I have read some Agnon, though not enough. Thus my first installment, in which I will reveal to you the secret to getting the most entertainment out of your Agnon dollar, providing you can read him in Hebrew.
What's that, you ask? Read him in the Ashkenazic accent of your childhood, or, if you didn't have that sort of childhood, learn the accent (like I did) or find someone whose Ashkenazis you can imitate. The fact is that Agnon is the best prose writer in Yiddish of the twentieth century, so you might as well read him with an appropriate inflection.
Agnon wrote in Hebrew! True. But the English word "Hebrew" generalizes a great number of different sorts of language available in traditional Jewish life both yesterday and (perhaps even more so) today. In the big grab-bag "Hebrew," I mean, are found all of the following: Biblical Hebrew (in all its varying strata and literary registers), Rabbinic Hebrew, both early and late, Medieval Hebrew, modern literary and spoken Hebrew (starting around the 19th century), and, most recently, modern Hebrew as spoken in Israel, called "Ivrit."
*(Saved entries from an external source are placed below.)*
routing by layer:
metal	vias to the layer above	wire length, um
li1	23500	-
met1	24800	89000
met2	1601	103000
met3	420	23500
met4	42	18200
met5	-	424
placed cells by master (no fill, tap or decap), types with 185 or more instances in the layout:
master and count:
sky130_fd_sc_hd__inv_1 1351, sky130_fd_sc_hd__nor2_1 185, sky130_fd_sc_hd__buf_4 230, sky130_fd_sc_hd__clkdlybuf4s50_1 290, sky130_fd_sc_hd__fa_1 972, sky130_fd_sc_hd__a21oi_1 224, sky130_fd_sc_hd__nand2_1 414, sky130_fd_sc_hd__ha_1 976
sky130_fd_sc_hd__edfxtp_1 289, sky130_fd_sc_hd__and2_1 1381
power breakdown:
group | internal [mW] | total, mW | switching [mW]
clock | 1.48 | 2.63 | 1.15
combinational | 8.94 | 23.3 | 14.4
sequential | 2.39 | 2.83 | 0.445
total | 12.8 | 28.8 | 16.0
==> design.v <==
`timescale 1ns / 1ps
module clk_div(clk, rst, dp_clk, main_clk, adj_clk
    );
	 input clk;
	 input rst;
	 output reg dp_clk = 0;
	 output reg main_clk = 0;
	 output reg adj_clk = 0;
	 reg [16:0] dp_reg = 0;
	 reg [25:0] main_reg = 0;
	 reg [25:0] adj_reg = 0;
parameter max_digit3 = 4'b1001;
parameter max_digit2 = 4'b1001;
parameter max_digit1 = 4'b0101;
parameter max_digit0 = 4'b1001;
parameter dp_clk_max = 100000;
parameter main_clk_max = 50000000;
parameter adj_clk_max = 25000000;
	 always @(posedge clk) begin
		if(rst) begin
			main_reg <= 0;
			adj_reg <= 0;
			main_clk <= 0;
			adj_clk <= 0;
		end else begin
			if (dp_reg == dp_clk_max) begin
				dp_reg <= 0;
				dp_clk <= ~dp_clk;
			end else begin
				dp_reg <= dp_reg + 1'b1;
			end
			if (main_reg == main_clk_max) begin
				main_reg <= 0;
				main_clk <= ~main_clk;
			end else begin
				main_reg <= main_reg + 1'b1;
			end
			if (adj_reg == adj_clk_max) begin
				adj_reg <= 0;
				adj_clk <= ~adj_clk;
			end else begin
				adj_reg <= adj_reg + 1'b1;
			end
		end
	 end
endmodule
`timescale 1ns / 1ps
module counter_4bit(
    i_clk, i_rst, i_max, i_num, i_set, i_inc, i_paused, o_val, o_carry
    );
	 input i_clk;
	 input i_rst;
	 input [3:0] i_max;
	 input [3:0] i_num;
	 input i_set;
	 input i_inc;
	 input i_paused;
	 output reg [3:0] o_val;
	 output reg o_carry;
	 reg [3:0] last_state; 
	 always @(posedge i_inc or posedge i_rst or posedge i_set)
	 begin
		if(i_rst) begin
			o_val[3:0] <= 4'b0000;
		end
		else begin
			if (i_set) begin
				o_val[3:0] <= i_num[3:0];
			end else begin
				if (~i_paused) begin
					last_state <= o_val;
					if(o_val < i_max)
					begin
						o_carry <= 1'b0;
						o_val <= o_val + 1'b1;	
					end
					else
					begin
						o_carry <= 1'b1;
						o_val <= 4'b0;
					end
				end
			end
		end
	end
endmodule
`timescale 1ns/1ps 
module debouncer(i_clk,i_btn,o_btn_state); 
	input i_btn,i_clk;
	output reg o_btn_state;
	wire [17:0] incrementer;
	reg [16:0] clk_div = 0;
	reg clk_en;
	reg clk_en_d;
	reg [2:0] states = 0;    
	assign incrementer = clk_div + 1;
	always @(posedge i_clk) begin
		clk_div <= incrementer[16:0];
		clk_en <= incrementer[17];
		clk_en_d <= clk_en;
	end
	always @(posedge i_clk) begin
		if (clk_en) begin
			states[2:0] <= {i_btn,states[2:1]};
		end
	end
	wire is_btn_posedge;
	assign is_btn_posedge = ~states[0] & states[1];
	always@(posedge i_clk) begin
		if(clk_en_d) begin
			o_btn_state <= is_btn_posedge;
		end else begin
			o_btn_state <= 0;
		end
	end
endmodule 
module decode_7seg(
	val,num_disable,cats
	);
    input [3:0] val;
	 input num_disable;
	 output reg [6:0] cats;
	 always @(val or num_disable) begin
			if(num_disable) begin
				cats <= 7'b000000;
			end else begin
				case(val)
					4'b0000 : cats <= 7'b0111111;
					4'b0001 : cats <= 7'b0000110;
					4'b0010 : cats <= 7'b1011011;
					4'b0011 : cats <= 7'b1001111;
					4'b0100 : cats <= 7'b1100110;
					4'b0101 : cats <= 7'b1101101;
					4'b0110 : cats <= 7'b1111101;
					4'b0111 : cats <= 7'b0000111;
					4'b1000 : cats <= 7'b1111111;
					4'b1001 : cats <= 7'b1101111;
					default : cats <= 7'b0000000;
				endcase
			end
	 end
endmodule 
`timescale 1ns / 1ps
module gpu(
				sel,dp_clk,blink_clk,nums,adj,cats,anodes
);
    input [1:0] sel;
	 input dp_clk;
    input blink_clk;
	 input [15:0] nums;
    input adj;
    reg [3:0] val = 0;
    reg [1:0] index = 0;
	 wire [3:0] split_nums[0:3];
    reg num_disable = 0;
	 wire this_disable;
	 wire [6:0] decoded;
    output reg [6:0] cats = 7'b1111111;
    output reg [3:0] anodes = 7;  
	 assign split_nums[0] = nums[3:0];
	 assign split_nums[1] = nums[7:4];
	 assign split_nums[2] = nums[11:8];
	 assign split_nums[3] = nums[15:12];
	 assign this_disable = (index == sel) & num_disable;
	 always @(negedge dp_clk) cats[6:0] <= ~decoded[6:0];  
	 always @(negedge dp_clk) begin
			if(~anodes[0])  begin
            anodes[0] <= 1;
            anodes[1] <= 0;
        end else if(~anodes[1]) begin
            anodes[1] <= 1;
            anodes[2] <= 0;
        end else if(~anodes[2]) begin
            anodes[2] <= 1;
            anodes[3] <= 0;
        end else begin
            anodes[3] <= 1;
            anodes[0] <= 0;
        end
		  index <= index + 1'b1;
	 end
    always @(posedge dp_clk) begin
        val <= split_nums[index]; 
    end
    always @(posedge blink_clk) begin
        if (adj) begin
            num_disable <= ~num_disable; 
        end else begin
            num_disable <= 0;
        end
    end
    decode_7seg decoder(
        .val(val),
        .num_disable(this_disable),
        .cats(decoded[6:0])
    );
 endmodule
`timescale 1ns / 1ps
module input_handling(clk,btnR,btnP,adj,o_rst,o_pause,o_adj_pulse
    );
		input clk;
		input btnR;
		input btnP;
		input adj;
		output o_rst;
		output o_pause;
		output reg o_adj_pulse;
		reg [1:0] adj_states;
		debouncer dbP (
		 .i_clk(clk),
		 .i_btn(btnP),
		 .o_btn_state(o_pause)
		);
		debouncer dbR (
		 .i_clk(clk),
		 .i_btn(btnR),
		 .o_btn_state(o_rst)
		);
		always @(posedge clk) begin
			adj_states <= {adj_states[0],adj};
			if (adj_states[1] != adj_states[0]) begin
				o_adj_pulse <= 1'b1;
			end else begin
				o_adj_pulse <= 1'b0;
			end
		end
endmodule
`timescale 1ns / 1ps
module stopwatch(clk, sw, btnP, btnR, seg, an
    );
	 input clk;
	 input [7:0] sw;
	 input btnP;
	 input btnR;
	 output [6:0] seg;
	 output [3:0] an;
	 wire pause_pulse;
	 wire adj_pulse;
	 wire rst;
	 wire dp_clk;
	 wire main_clk;
	 wire adj_clk;
	 wire [15:0] nums;
	 input_handling ih (
		.clk(clk),
		.btnR(btnR),
		.btnP(btnP),
		.adj(sw[2]),
		.o_rst(rst),
		.o_pause(pause_pulse),
		.o_adj_pulse(adj_pulse)
		);
	 clk_div cd (
		.clk(clk),
		.rst(rst),
		.dp_clk(dp_clk),
		.main_clk(main_clk),
		.adj_clk(adj_clk)
	 );
	 stopwatch_logic sl (
		.i_adj(sw[2]),
		.rst(rst),
		.i_num(sw[7:4]),
		.i_sel(sw[1:0]),
		.i_btnP(pause_pulse),
		.i_adj_pulse(adj_pulse),
		.clk_1hz(main_clk),
		.clk_m(clk),
		.o_val(nums)
	 );
	 gpu gpu (
		.sel(sw[1:0]),
		.dp_clk(dp_clk),
		.blink_clk(adj_clk),
		.nums(nums),
		.adj(sw[2]),
		.cats(seg),
		.anodes(an)
	);
endmodule
`timescale 1ns / 1ps
module stopwatch_logic(
	i_adj,rst,i_num,i_sel,i_btnP,i_adj_pulse,clk_1hz,clk_m,o_val
	);
parameter max_digit3 = 4'b1001;
parameter max_digit2 = 4'b1001;
parameter max_digit1 = 4'b0101;
parameter max_digit0 = 4'b1001;
parameter dp_clk_max = 100000;
parameter main_clk_max = 50000000;
parameter adj_clk_max = 25000000;
	input [3:0] i_num;
	input [1:0] i_sel;
	input i_adj;
	input i_adj_pulse;
	input i_btnP;
	input clk_1hz;
	input clk_m;  
	input rst;
	output wire [15:0] o_val;
	reg pauseState = 0;
	wire [3:0] o_val_arr[0:3];
	assign o_val = {o_val_arr[3],o_val_arr[2],o_val_arr[1],o_val_arr[0]};
	wire set[0:3];
	reg en[0:3];
	wire [3:0] carry;
	assign set[0] = (i_adj & i_btnP & ~i_sel[1] & ~i_sel[0]);
	assign set[1] = (i_adj & i_btnP & ~i_sel[1] & i_sel[0]);
	assign set[2] = (i_adj & i_btnP & i_sel[1] & ~i_sel[0]);
	assign set[3] = (i_adj & i_btnP & i_sel[1] & i_sel[0]);
	always @(posedge clk_m) begin
		if(i_btnP || i_adj_pulse) begin
			if (~i_adj) begin
				pauseState <= ~pauseState;
			end else begin
				pauseState <= 1'b1;
			end
		end
	end
	always @* begin 
		en[3] <= (carry[2]);
		en[2] <= (carry[1]);
		en[1] <= (carry[0]);
		en[0] <= (clk_1hz);
	end
	counter_4bit digit3 (
			.i_clk(clk_m), .i_rst(rst), .i_max(max_digit3), .i_num(i_num), .i_set(set[3]), .i_inc(en[3]), .i_paused(pauseState), .o_val(o_val_arr[3]), .o_carry(carry[3])
		);
	counter_4bit digit2(
			.i_clk(clk_m), .i_rst(rst), .i_max(max_digit2), .i_num(i_num), .i_set(set[2]), .i_inc(en[2]), .i_paused(pauseState), .o_val(o_val_arr[2]), .o_carry(carry[2])
		);
	counter_4bit digit1(
			.i_clk(clk_m), .i_rst(rst), .i_max(max_digit1), .i_num(i_num), .i_set(set[1]), .i_inc(en[1]), .i_paused(pauseState), .o_val(o_val_arr[1]), .o_carry(carry[1])
		);
	counter_4bit digit0(
			.i_clk(clk_m), .i_rst(rst), .i_max(max_digit0), .i_num(i_num), .i_set(set[0]), .i_inc(en[0]), .i_paused(pauseState), .o_val(o_val_arr[0]), .o_carry(carry[0])
		);
endmodule
==> run.sh <==
#!/bin/bash
# OpenROAD 26Q1-2900-gdf79404cd8, Yosys 0.63+post, stock flow scripts
make -C /OpenROAD-flow-scripts/flow DESIGN_CONFIG=/design/flow/config.mk WORK_HOME=/design/flow/orfs finish
==> config.mk <==
export PLATFORM = sky130hd
export DESIGN_NAME = stopwatch
export DESIGN_NICKNAME = stopwatch
export VERILOG_FILES = /design/flow/design.v
export SDC_FILE = /design/flow/constraint.sdc
export NUM_CORES = 4
export LEC_CHECK = 1
export CORE_UTILIZATION = 40
==> constraint.sdc <==
current_design stopwatch

set clk_period 5.7
set clk_io_pct 0.2

create_clock -name clk0 -period $clk_period [get_ports {clk}]

set non_clock_inputs [all_inputs -no_clocks]
set_input_delay [expr $clk_period * $clk_io_pct] -clock clk0 $non_clock_inputs
set_output_delay [expr $clk_period * $clk_io_pct] -clock clk0 [all_outputs]
==> metrics.txt <==
# HELP chip_impl_metric Implementation results
# TYPE chip_impl_metric gauge
chip_impl_info{name="outcome",value="finished, final reports clean"} 1
chip_impl_metric{name="fin_crit_period",unit="ns"} 2.07
chip_impl_metric{name="grt_pass1_vias",unit=""} 4916
chip_impl_metric{name="critical_path_required",unit="ns"} 6.04
chip_impl_metric{name="routed_via_density",unit=""} 5.23
chip_impl_metric{name="slew_headroom",unit=""} 0.494
chip_impl_metric{name="ctsHoldBuffers",unit=""} 0
chip_impl_metric{name="warnings",unit=""} 47
chip_impl_metric{name="timing_hold_violations_final",unit=""} 0
chip_impl_metric{name="holdPathStages",unit=""} 0
chip_impl_info{name="grt_setup_unrepaired",value="false"} 1
chip_impl_metric{name="synth.top_cell.area_share",unit=""} 0.312
chip_impl_info{name="timing.rr.start",value="cd.main_reg[0]$_SDFF_PP0_"} 1
chip_impl_metric{name="arrival",unit="ns"} 2.41
chip_impl_metric{name="setup-tns-final",unit="ns"} 0
chip_impl_metric{name="placement.io_buffers",unit=""} 20
chip_impl_metric{name="cellInternalPower",unit="mW"} 1.52
chip_impl_metric{name="fin_ws",unit="ns"} 3.63
chip_impl_metric{name="estimated_wirelength_of_the_detail_placed_design",unit="mm"} 9.05
chip_impl_metric{name="worst_skew_pair.late_latency",unit="ns"} 0.41
chip_impl_metric{name="drc",unit=""} 0
chip_impl_metric{name="tightestPinTransition",unit="ns"} 0.758
chip_impl_metric{name="tritoncts.num_buffers",unit=""} 17
chip_impl_info{name="holdPathEnd",value="ih.adj_states[1]$_DFF_P_"} 1
chip_impl_metric{name="die.size.y",unit="um"} 137
chip_impl_metric{name="grt_first_pass_wirelength",unit="mm"} 21.9
chip_impl_metric{name="route.antenna.remaining_nets",unit=""} 0
chip_impl_metric{name="timing.final.max_slew_violations",unit=""} 0
chip_impl_metric{name="count_of_endpoints_without_a_timing_constraint",unit=""} 53
chip_impl_metric{name="postSynthSeqShare",unit=""} 0.508
chip_impl_metric{name="placement_rows",unit=""} 48
chip_impl_metric{name="post-route-period-util",unit=""} 0.363
chip_impl_info{name="timing.setup.critical_path_class",value="reg -> reg"} 1
chip_impl_metric{name="mappedNetlistArea",unit="um2"} 7250
chip_impl_metric{name="fin_util",unit=""} 0.470
chip_impl_metric{name="drt-initial-drc-count",unit=""} 222
chip_impl_metric{name="ys_seq_elements",unit=""} 159
chip_impl_info{name="clock_tree.root_cell",value="sky130_fd_sc_hd__clkbuf_16"} 1
chip_impl_metric{name="static-leakage-power",unit="nW"} 3.07
chip_impl_metric{name="pin_count",unit=""} 22
chip_impl_metric{name="setup_viol_count_final",unit=""} 0
chip_impl_metric{name="powerDensity",unit="nW/um2"} 230
chip_impl_metric{name="irDropWorstVdd",unit="mV"} 0.251
chip_impl_info{name="critPathTopFamily",value="simple AND/OR/NAND/NOR gates"} 1
chip_impl_metric{name="power.total",unit="mW"} 1.89
chip_impl_metric{name="antenna_found_initial",unit=""} 0
chip_impl_metric{name="r2r_slack",unit="ns"} 3.63
chip_impl_metric{name="gp_congestion",unit=""} 0.868
chip_impl_info{name="r2r_end",value="cd.main_reg[22]$_SDFF_PP0_"} 1
chip_impl_metric{name="post_synth.cell_area_avg",unit="um2"} 9.66
chip_impl_metric{name="drv_cap",unit=""} 0
chip_impl_metric{name="vias_after_detailed_routing",unit=""} 5296
chip_impl_info{name="synth.top_cells.by_count",value="sky130_fd_sc_hd__dfxtp_1 (113), sky130_fd_sc_hd__nor2_1 (85), sky130_fd_sc_hd__nand2_1 (70), sky130_fd_sc_hd__nand3_1 (45), sky130_fd_sc_hd__xnor2_1 (41)"} 1
chip_impl_info{name="tritoncts",value="yes"} 1
chip_impl_metric{name="path_buffers",unit=""} 0
chip_impl_metric{name="summed_standard_cell_area_reported_by_yosys",unit="um2"} 7250
chip_impl_metric{name="worst_r2r_path_depth",unit=""} 5
chip_impl_info{name="worst_path_max_delay_cell",value="sky130_fd_sc_hd__or4_1"} 1
chip_impl_info{name="worstSetupStartpointType",value="flop"} 1
chip_impl_info{name="timing.hold.worst.start",value="ih.adj_states[0]$_DFF_P_"} 1
chip_impl_metric{name="asyncSetResetFlopFracSynth",unit=""} 0.101
chip_impl_metric{name="ys_cells",unit=""} 751
chip_impl_metric{name="insertedDiodeCount",unit=""} 0
chip_impl_metric{name="post_cts.repair.setup_buffers",unit=""} 0
chip_impl_metric{name="fin_skew",unit="ns"} 0.00455
chip_impl_metric{name="switching_share",unit=""} 0.194
chip_impl_metric{name="initial_core_util",unit=""} 0.415
chip_impl_metric{name="route.detailed.wl_per_inst",unit="um"} 12.6
chip_impl_metric{name="clkTransAtPathRegs",unit="ns"} 0.05
chip_impl_metric{name="number_of_synthesized_flops_with_an_enable_pin",unit=""} 30
chip_impl_metric{name="grt_start_max_net_pins",unit=""} 32
chip_impl_metric{name="fmaxAchievable",unit="GHz"} 0.484
chip_impl_metric{name="p_switching",unit="mW"} 0.366
chip_impl_metric{name="yosysWarnings",unit=""} 10
chip_impl_metric{name="pwr-share-comb",unit=""} 0.015
chip_impl_metric{name="unclocked_pins",unit=""} 37
chip_impl_metric{name="globalRouteOverflowTotal",unit=""} 0
chip_impl_metric{name="number_of_iterations_in_the_first_detailed_routing_pass",unit=""} 5
chip_impl_info{name="synth.most_common_cell",value="sky130_fd_sc_hd__dfxtp_1"} 1
chip_impl_metric{name="slowest_delay",unit="ns"} 0.62
chip_impl_metric{name="post_cts_resized",unit=""} 0
chip_impl_metric{name="post_synth_num_cell_types",unit=""} 53
chip_impl_metric{name="syn_inst",unit=""} 751
chip_impl_info{name="setup.worst_path.end_class",value="flop"} 1
chip_impl_metric{name="buffer_depth_of_the_longest_clock_path",unit=""} 2
chip_impl_metric{name="share_of_post_route_cells_with_drive_strength_above_1",unit=""} 0.0534
chip_impl_metric{name="drt_wl_total",unit="mm"} 12.7
chip_impl_metric{name="chipArea",unit="um2"} 18700
chip_impl_metric{name="floorplan.die.width",unit="um"} 137
chip_impl_info{name="most_area_consuming_cells_after_synthesis",value="sky130_fd_sc_hd__dfxtp_1 (31%), sky130_fd_sc_hd__edfxtp_1 (12%), sky130_fd_sc_hd__dfbbp_1 (7.2%)"} 1
chip_impl_metric{name="fillers",unit=""} 1554
chip_impl_metric{name="cts_htree_levels",unit=""} 4
chip_impl_metric{name="fp.coreArea",unit="um2"} 17500
chip_impl_metric{name="path_max_fanout",unit=""} 8
chip_impl_metric{name="clock_power_share",unit=""} 0.518
chip_impl_metric{name="dp_worst_setup_slack",unit="ns"} 3.56
chip_impl_info{name="timing.hold.worst.class",value="reg -> reg"} 1
chip_impl_metric{name="syn2layout_area_growth",unit="%"} 13.3
chip_impl_info{name="yosys_most_used_dff",value="sky130_fd_sc_hd__dfxtp_1"} 1
chip_impl_metric{name="global_route.usage.total",unit=""} 0.149
chip_impl_metric{name="power.share.sequential",unit=""} 0.467
chip_impl_info{name="cp_cell_sequence",value="ha_1 > nand2_1 > or4_1 > or4_4 > a21oi_2"} 1
chip_impl_info{name="synthDominantAreaCellType",value="sky130_fd_sc_hd__dfxtp_1"} 1
==> stage by stage <==
| step | instance area (um2) | std cells | hold slack, ns |
|---|---|---|---|
| 5_1_grt | 8220 | 1012 | 0.384 |
| 4_1_cts | 8220 | 1012 | 0.371 |
| 3_5_place_dp | 7680 | 980 | 0.360 |
| 3_3_place_gp | 7680 | 980 | 0.356 |
| 6_report | 8220 | 1012 | 0.365 |
| 2_1_floorplan | 7250 | 751 | 0.349 |
==> power by group through the flow <==
| stage | Clock, mW | Sequential (mW) | Combinational, mW |
|---|---|---|---|
| after CTS | 1.00 | 0.882 | 0.0280 |
| after global routing | 1.04 | 0.882 | 0.0303 |
| final | 0.978 | 0.883 | 0.0278 |
==> worst register-to-register path, cell delays in order, from the launching register on <==
cell	delay, ns
sky130_fd_sc_hd__dfxtp_1	0.40
sky130_fd_sc_hd__ha_1	0.25
sky130_fd_sc_hd__nand2_1	0.07
sky130_fd_sc_hd__or4_1	0.62
sky130_fd_sc_hd__or4_4	0.53
sky130_fd_sc_hd__a21oi_2	0.14
==> logic make-up after synthesis <==
kind of cell,synth area share
and+or+nand+nor,0.246
DFF,0.508
AOI/OAI and AO/OA,0.0813
adders and majority gates,0.0431
xor gates and xnor gates,0.0833
buffers and inverters,0.0305
muxes,0.00828
==> layout make-up <==
cell class | instances | area (um2) | area share
Clock buffer | 19 | 433 | 0.0527
Clock inverter | 13 | 109 | 0.0132
Inverter | 34 | 128 | 0.0155
Multi-Input combinational cell | 537 | 3350 | 0.407
Sequential cell | 159 | 3680 | 0.448
Tap cell | 225 | 282 | 0.0342
Timing Repair Buffer | 25 | 238 | 0.0289
==> per-layer routing <==
layer / GRT usage / vias up / share of wire
met3: 0.0238 / 21 / 0.035
met4: 0.0340 / 0 / 0.022
met5: 0 / - / 0
li1: - / 2721 / -
met1: 0.224 / 2459 / 0.49
met2: 0.234 / 95 / 0.45
==> how the worst max path moves through the flow <==
stage	slack, ns	cells past startpoint	endpoint	from
4_1_cts	3.63	5	cd.main_reg[22]$_SDFF_PP0_	cd.main_reg[0]$_SDFF_PP0_
5_1_grt	3.51	5	cd.main_reg[22]$_SDFF_PP0_	cd.main_reg[0]$_SDFF_PP0_
6_report	3.63	5	cd.main_reg[22]$_SDFF_PP0_	cd.main_reg[0]$_SDFF_PP0_
==> layout by cell type, fill, tap and decap left out, types with 10 or more instances in the layout <==
cell type	instances
sky130_fd_sc_hd__edfxtp_1	30
sky130_fd_sc_hd__nand2_1	70
sky130_fd_sc_hd__nor4_1	10
sky130_fd_sc_hd__a21oi_1	27
sky130_fd_sc_hd__clkdlybuf4s50_1	20
sky130_fd_sc_hd__dfbbp_1	16
sky130_fd_sc_hd__nand3_1	45
sky130_fd_sc_hd__inv_1	34
sky130_fd_sc_hd__dfxtp_1	113
sky130_fd_sc_hd__nor2b_1	13
sky130_fd_sc_hd__nor2_1	85
sky130_fd_sc_hd__nor3_1	16
sky130_fd_sc_hd__o31ai_1	16
sky130_fd_sc_hd__and3_1	10
sky130_fd_sc_hd__clkbuf_16	17
sky130_fd_sc_hd__or3_1	16
sky130_fd_sc_hd__ha_1	25
sky130_fd_sc_hd__o21ai_0	31
sky130_fd_sc_hd__and4_1	11
sky130_fd_sc_hd__xor2_1	28
sky130_fd_sc_hd__xnor2_1	41
sky130_fd_sc_hd__or4_1	16
sky130_fd_sc_hd__nand4_1	21
Power is estimated from default activity; no workload was simulated.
When I separate "modern Hebrew" from "Ivrit, " I'm trying to make clear that it was possible to write Hebrew, and even to some extent to speak Hebrew, before the founding of the state of Israel. This Hebrew, though a modern language, sounded quite a bit different than modern Israeli Hebrew sounds to us. In the Eastern-European, Yiddish-speaking context, and to a lesser extent today as well, such allusive, literary Hebrew is called loshn-koydesh, or, more academically, Ashkenazic Hebrew. I would argue (though I don't have the time or the expertise to do so here) that Agnon wrote in this very language. (I don't know how Agnon spoke Hebrew in the pre-war-milieu [1935] in which A Simple Story was written.) If one maintains that Yiddish and Ashkenazic Hebrew form a continuous cultural-linguistic system, then it's not too much of a stretch to say that Agnon wrote in Yiddish. In fact, some linguists hold that modern Israeli Hebrew is a "relexification" of modern Yiddish. I'm still not clear what that word means, but I think it refers to some sort of one-to-one replacement of Yiddish words by Hebrew equivalents. I'm no linguist, so I can't judge whether this is true. However, it is the case that a reader of Yiddish -- who can also read Hebrew -- feels completely at home in Agnon. It is a through-the-looking-glass world in which the Yiddish cultural idiom is rendered somehow more monumental and imposing through its Ashkenazic Hebrew transcription.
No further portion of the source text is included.